## How to complete this task
Exactly the lines below from the one with "drv_cap 0 \" up to and including the one with "io_buffers 212 \" make up the answer, with nothing else added.

+++ Data

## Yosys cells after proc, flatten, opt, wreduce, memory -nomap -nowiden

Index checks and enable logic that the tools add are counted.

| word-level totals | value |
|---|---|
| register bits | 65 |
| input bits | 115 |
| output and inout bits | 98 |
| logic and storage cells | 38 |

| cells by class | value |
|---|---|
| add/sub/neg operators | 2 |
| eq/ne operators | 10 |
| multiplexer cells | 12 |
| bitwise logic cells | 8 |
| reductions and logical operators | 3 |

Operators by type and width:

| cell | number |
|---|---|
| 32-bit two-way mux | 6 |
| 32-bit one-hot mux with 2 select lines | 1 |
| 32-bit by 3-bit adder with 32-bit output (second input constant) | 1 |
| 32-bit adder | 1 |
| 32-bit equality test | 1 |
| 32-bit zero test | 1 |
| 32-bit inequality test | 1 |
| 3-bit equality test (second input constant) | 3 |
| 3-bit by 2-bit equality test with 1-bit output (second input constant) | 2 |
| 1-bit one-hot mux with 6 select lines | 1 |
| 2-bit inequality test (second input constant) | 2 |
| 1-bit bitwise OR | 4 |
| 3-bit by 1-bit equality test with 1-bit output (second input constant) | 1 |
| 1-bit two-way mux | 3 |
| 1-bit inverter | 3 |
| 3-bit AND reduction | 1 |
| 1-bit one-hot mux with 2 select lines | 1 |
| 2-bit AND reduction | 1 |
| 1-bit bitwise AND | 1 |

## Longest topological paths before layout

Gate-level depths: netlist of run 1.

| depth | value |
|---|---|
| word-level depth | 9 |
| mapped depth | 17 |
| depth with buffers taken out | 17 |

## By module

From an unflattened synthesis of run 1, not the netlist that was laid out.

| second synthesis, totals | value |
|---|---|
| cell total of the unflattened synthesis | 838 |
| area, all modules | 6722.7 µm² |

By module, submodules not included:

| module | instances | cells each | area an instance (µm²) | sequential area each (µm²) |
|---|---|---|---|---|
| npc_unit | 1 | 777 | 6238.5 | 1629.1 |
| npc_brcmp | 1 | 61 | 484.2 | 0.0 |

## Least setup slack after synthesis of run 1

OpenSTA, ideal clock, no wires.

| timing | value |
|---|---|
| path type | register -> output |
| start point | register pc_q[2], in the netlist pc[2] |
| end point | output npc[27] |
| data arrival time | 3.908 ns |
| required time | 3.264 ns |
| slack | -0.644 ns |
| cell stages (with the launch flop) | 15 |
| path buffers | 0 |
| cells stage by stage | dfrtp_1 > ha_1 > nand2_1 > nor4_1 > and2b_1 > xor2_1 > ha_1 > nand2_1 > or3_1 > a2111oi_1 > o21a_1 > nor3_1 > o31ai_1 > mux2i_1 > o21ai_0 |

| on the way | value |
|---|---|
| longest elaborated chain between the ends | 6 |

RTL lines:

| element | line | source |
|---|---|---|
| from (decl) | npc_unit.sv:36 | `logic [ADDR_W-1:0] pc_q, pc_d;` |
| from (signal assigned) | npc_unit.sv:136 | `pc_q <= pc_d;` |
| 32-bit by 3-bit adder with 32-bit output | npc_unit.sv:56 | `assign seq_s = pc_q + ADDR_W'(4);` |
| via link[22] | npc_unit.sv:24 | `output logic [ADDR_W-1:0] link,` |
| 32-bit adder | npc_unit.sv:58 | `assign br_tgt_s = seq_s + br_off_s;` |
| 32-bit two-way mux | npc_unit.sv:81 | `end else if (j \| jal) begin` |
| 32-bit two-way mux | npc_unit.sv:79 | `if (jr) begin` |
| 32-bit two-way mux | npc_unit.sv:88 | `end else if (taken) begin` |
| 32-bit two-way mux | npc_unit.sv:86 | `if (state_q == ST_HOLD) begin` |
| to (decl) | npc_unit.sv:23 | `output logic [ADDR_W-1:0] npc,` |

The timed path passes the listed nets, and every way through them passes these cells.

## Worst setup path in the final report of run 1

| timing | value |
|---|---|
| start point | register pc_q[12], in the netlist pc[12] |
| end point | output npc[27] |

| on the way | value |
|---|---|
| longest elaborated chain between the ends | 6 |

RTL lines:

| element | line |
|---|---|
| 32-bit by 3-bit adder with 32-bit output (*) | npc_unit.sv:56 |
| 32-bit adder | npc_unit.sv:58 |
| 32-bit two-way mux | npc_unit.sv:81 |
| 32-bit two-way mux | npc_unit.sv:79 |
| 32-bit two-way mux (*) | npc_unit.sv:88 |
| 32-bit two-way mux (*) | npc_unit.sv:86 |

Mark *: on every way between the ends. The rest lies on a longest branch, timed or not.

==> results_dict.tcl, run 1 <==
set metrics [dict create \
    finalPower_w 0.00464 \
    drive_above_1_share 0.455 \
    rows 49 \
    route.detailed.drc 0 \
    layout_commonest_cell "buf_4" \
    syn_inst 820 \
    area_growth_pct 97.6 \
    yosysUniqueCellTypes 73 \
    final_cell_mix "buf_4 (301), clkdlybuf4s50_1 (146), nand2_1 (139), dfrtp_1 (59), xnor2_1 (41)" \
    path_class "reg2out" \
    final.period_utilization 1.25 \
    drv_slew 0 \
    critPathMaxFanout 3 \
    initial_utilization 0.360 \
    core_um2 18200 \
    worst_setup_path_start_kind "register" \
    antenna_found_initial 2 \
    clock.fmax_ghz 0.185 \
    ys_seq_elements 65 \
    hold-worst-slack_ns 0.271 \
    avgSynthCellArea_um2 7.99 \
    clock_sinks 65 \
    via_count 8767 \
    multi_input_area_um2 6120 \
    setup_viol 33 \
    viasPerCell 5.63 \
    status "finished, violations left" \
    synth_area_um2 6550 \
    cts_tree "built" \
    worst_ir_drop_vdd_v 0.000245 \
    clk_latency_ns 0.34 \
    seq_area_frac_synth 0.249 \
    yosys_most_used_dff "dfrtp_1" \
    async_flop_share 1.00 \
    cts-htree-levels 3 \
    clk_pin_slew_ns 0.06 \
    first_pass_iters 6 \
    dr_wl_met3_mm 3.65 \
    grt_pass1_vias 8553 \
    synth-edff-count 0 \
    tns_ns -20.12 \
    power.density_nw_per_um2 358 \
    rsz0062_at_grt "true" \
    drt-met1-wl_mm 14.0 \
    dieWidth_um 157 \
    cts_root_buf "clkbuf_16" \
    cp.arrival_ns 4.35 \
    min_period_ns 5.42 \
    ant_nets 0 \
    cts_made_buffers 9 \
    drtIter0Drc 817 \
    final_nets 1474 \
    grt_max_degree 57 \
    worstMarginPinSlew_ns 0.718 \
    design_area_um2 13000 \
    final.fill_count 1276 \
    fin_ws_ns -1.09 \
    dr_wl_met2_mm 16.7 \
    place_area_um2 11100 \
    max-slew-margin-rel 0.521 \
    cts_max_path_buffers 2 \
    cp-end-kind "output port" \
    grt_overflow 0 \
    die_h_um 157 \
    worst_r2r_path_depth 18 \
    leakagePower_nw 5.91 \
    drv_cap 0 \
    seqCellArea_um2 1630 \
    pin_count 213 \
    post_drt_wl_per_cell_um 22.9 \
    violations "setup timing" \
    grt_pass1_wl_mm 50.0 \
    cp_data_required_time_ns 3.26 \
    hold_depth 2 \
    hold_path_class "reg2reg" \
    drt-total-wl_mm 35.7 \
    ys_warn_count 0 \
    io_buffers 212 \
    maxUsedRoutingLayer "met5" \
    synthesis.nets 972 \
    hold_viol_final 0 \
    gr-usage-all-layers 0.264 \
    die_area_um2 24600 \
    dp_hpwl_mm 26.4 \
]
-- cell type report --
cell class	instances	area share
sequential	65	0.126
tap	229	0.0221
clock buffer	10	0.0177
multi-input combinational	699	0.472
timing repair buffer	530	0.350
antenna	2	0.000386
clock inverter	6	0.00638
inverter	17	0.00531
## src/rtl/serdes_pulse_generator.sv

```systemverilog
// Pulse word generator for an OSERDES output stage. A trigger schedules one pulse
// at a programmable coarse + fine offset with bit-period resolution.
module serdes_pulse_generator #(
  parameter  int DATA_WIDTH  = 4,
  parameter  int DELAY_WIDTH = 16,
  parameter  int WIDTH_WIDTH = 16,
  localparam int FINE_WIDTH  = (DATA_WIDTH > 1) ? $clog2(DATA_WIDTH) : 1
) (
  input  logic                   i_parallel_clk,
  input  logic                   i_reset,
  input  logic                   i_enable,
  input  logic                   i_trigger,
  input  logic [DELAY_WIDTH-1:0] i_coarse_delay,
  input  logic [FINE_WIDTH-1:0]  i_fine_delay,
  input  logic [WIDTH_WIDTH-1:0] i_pulse_width,
  output logic [DATA_WIDTH-1:0]  o_data_out,
  output logic                   o_busy,
  output logic                   o_trigger_dropped
);

  // One spare bit over coarse*DATA_WIDTH + width keeps the offset arithmetic wrap-free.
  localparam int OFS_WIDTH = DELAY_WIDTH + WIDTH_WIDTH + 1;

  typedef enum logic {
    IDLE = 1'b0,
    RUN  = 1'b1
  } state_t;

  state_t                 r_state;
  state_t                 w_next_state;
  logic [OFS_WIDTH-1:0]   r_start;
  logic [OFS_WIDTH-1:0]   r_end;
  logic [OFS_WIDTH-1:0]   r_base;
  logic [DATA_WIDTH-1:0]  r_data_out;
  logic                   r_trigger_dropped;

  logic [FINE_WIDTH-1:0]  w_fine_sat;
  logic [OFS_WIDTH-1:0]   w_start;
  logic [OFS_WIDTH-1:0]   w_end;
  logic [OFS_WIDTH-1:0]   w_next_base;
  logic                   w_busy;
  logic                   w_accept;
  logic                   w_last;
  logic [DATA_WIDTH-1:0]  w_word;

  assign w_busy = (r_state == RUN);

  // Out-of-range fine delays clamp to the last bit of the word.
  always_comb begin
    w_fine_sat = i_fine_delay;
    if (int'(i_fine_delay) >= DATA_WIDTH)
      w_fine_sat = FINE_WIDTH'(DATA_WIDTH - 1);
  end

  assign w_start     = OFS_WIDTH'(i_coarse_delay) * OFS_WIDTH'(DATA_WIDTH) + OFS_WIDTH'(w_fine_sat);
  assign w_end       = w_start + OFS_WIDTH'(i_pulse_width);
  assign w_next_base = r_base + OFS_WIDTH'(DATA_WIDTH);
  assign w_accept    = i_trigger && i_enable && !w_busy && (i_pulse_width != '0);
  // The current word is the last one holding pulse bits when the next word starts at or past E.
  assign w_last      = (w_next_base >= r_end);

  // State register
  always_ff @(posedge i_parallel_clk) begin
    if (i_reset) r_state <= IDLE;
    else         r_state <= w_next_state;
  end

  // Next-state logic
  // NOTE: every always_comb output gets a default first so no latch can be inferred.
  always_comb begin
    w_next_state = r_state;
    unique case (r_state)
      IDLE: if (w_accept) w_next_state = RUN;
      RUN:  if (w_last)   w_next_state = IDLE;
      default: w_next_state = IDLE;
    endcase
  end

  // Output logic: the word for base B, forced to zero outside RUN
  always_comb begin
    w_word = '0;
    if (r_state == RUN) begin
      for (int i = 0; i < DATA_WIDTH; i++) begin
        w_word[i] = ((r_base + OFS_WIDTH'(i)) >= r_start) &&
                    ((r_base + OFS_WIDTH'(i)) <  r_end);
      end
    end
  end

  // NOTE: sequential state uses non-blocking assignments so all registers update from pre-edge values.
  always_ff @(posedge i_parallel_clk) begin
    if (i_reset) begin
      r_start           <= '0;
      r_end             <= '0;
      r_base            <= '0;
      r_data_out        <= '0;
      r_trigger_dropped <= 1'b0;
    end else begin
      r_data_out        <= w_word;
      r_trigger_dropped <= i_trigger && i_enable && w_busy;
      if (w_accept) begin
        r_start <= w_start;
        r_end   <= w_end;
        r_base  <= '0;
      end else if (w_busy) begin
        r_base  <= w_next_base;
      end
    end
  end

  assign o_data_out        = r_data_out;
  assign o_busy            = w_busy;
  assign o_trigger_dropped = r_trigger_dropped;

endmodule

```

++++++

## Exercise solution
    drv_cap 0 \
    seqCellArea_um2 1630 \
    pin_count 213 \
    post_drt_wl_per_cell_um 22.9 \
    violations "setup timing" \
    grt_pass1_wl_mm 50.0 \
    cp_data_required_time_ns 3.26 \
    hold_depth 2 \
    hold_path_class "reg2reg" \
    drt-total-wl_mm 35.7 \
    ys_warn_count 0 \
    io_buffers 212 \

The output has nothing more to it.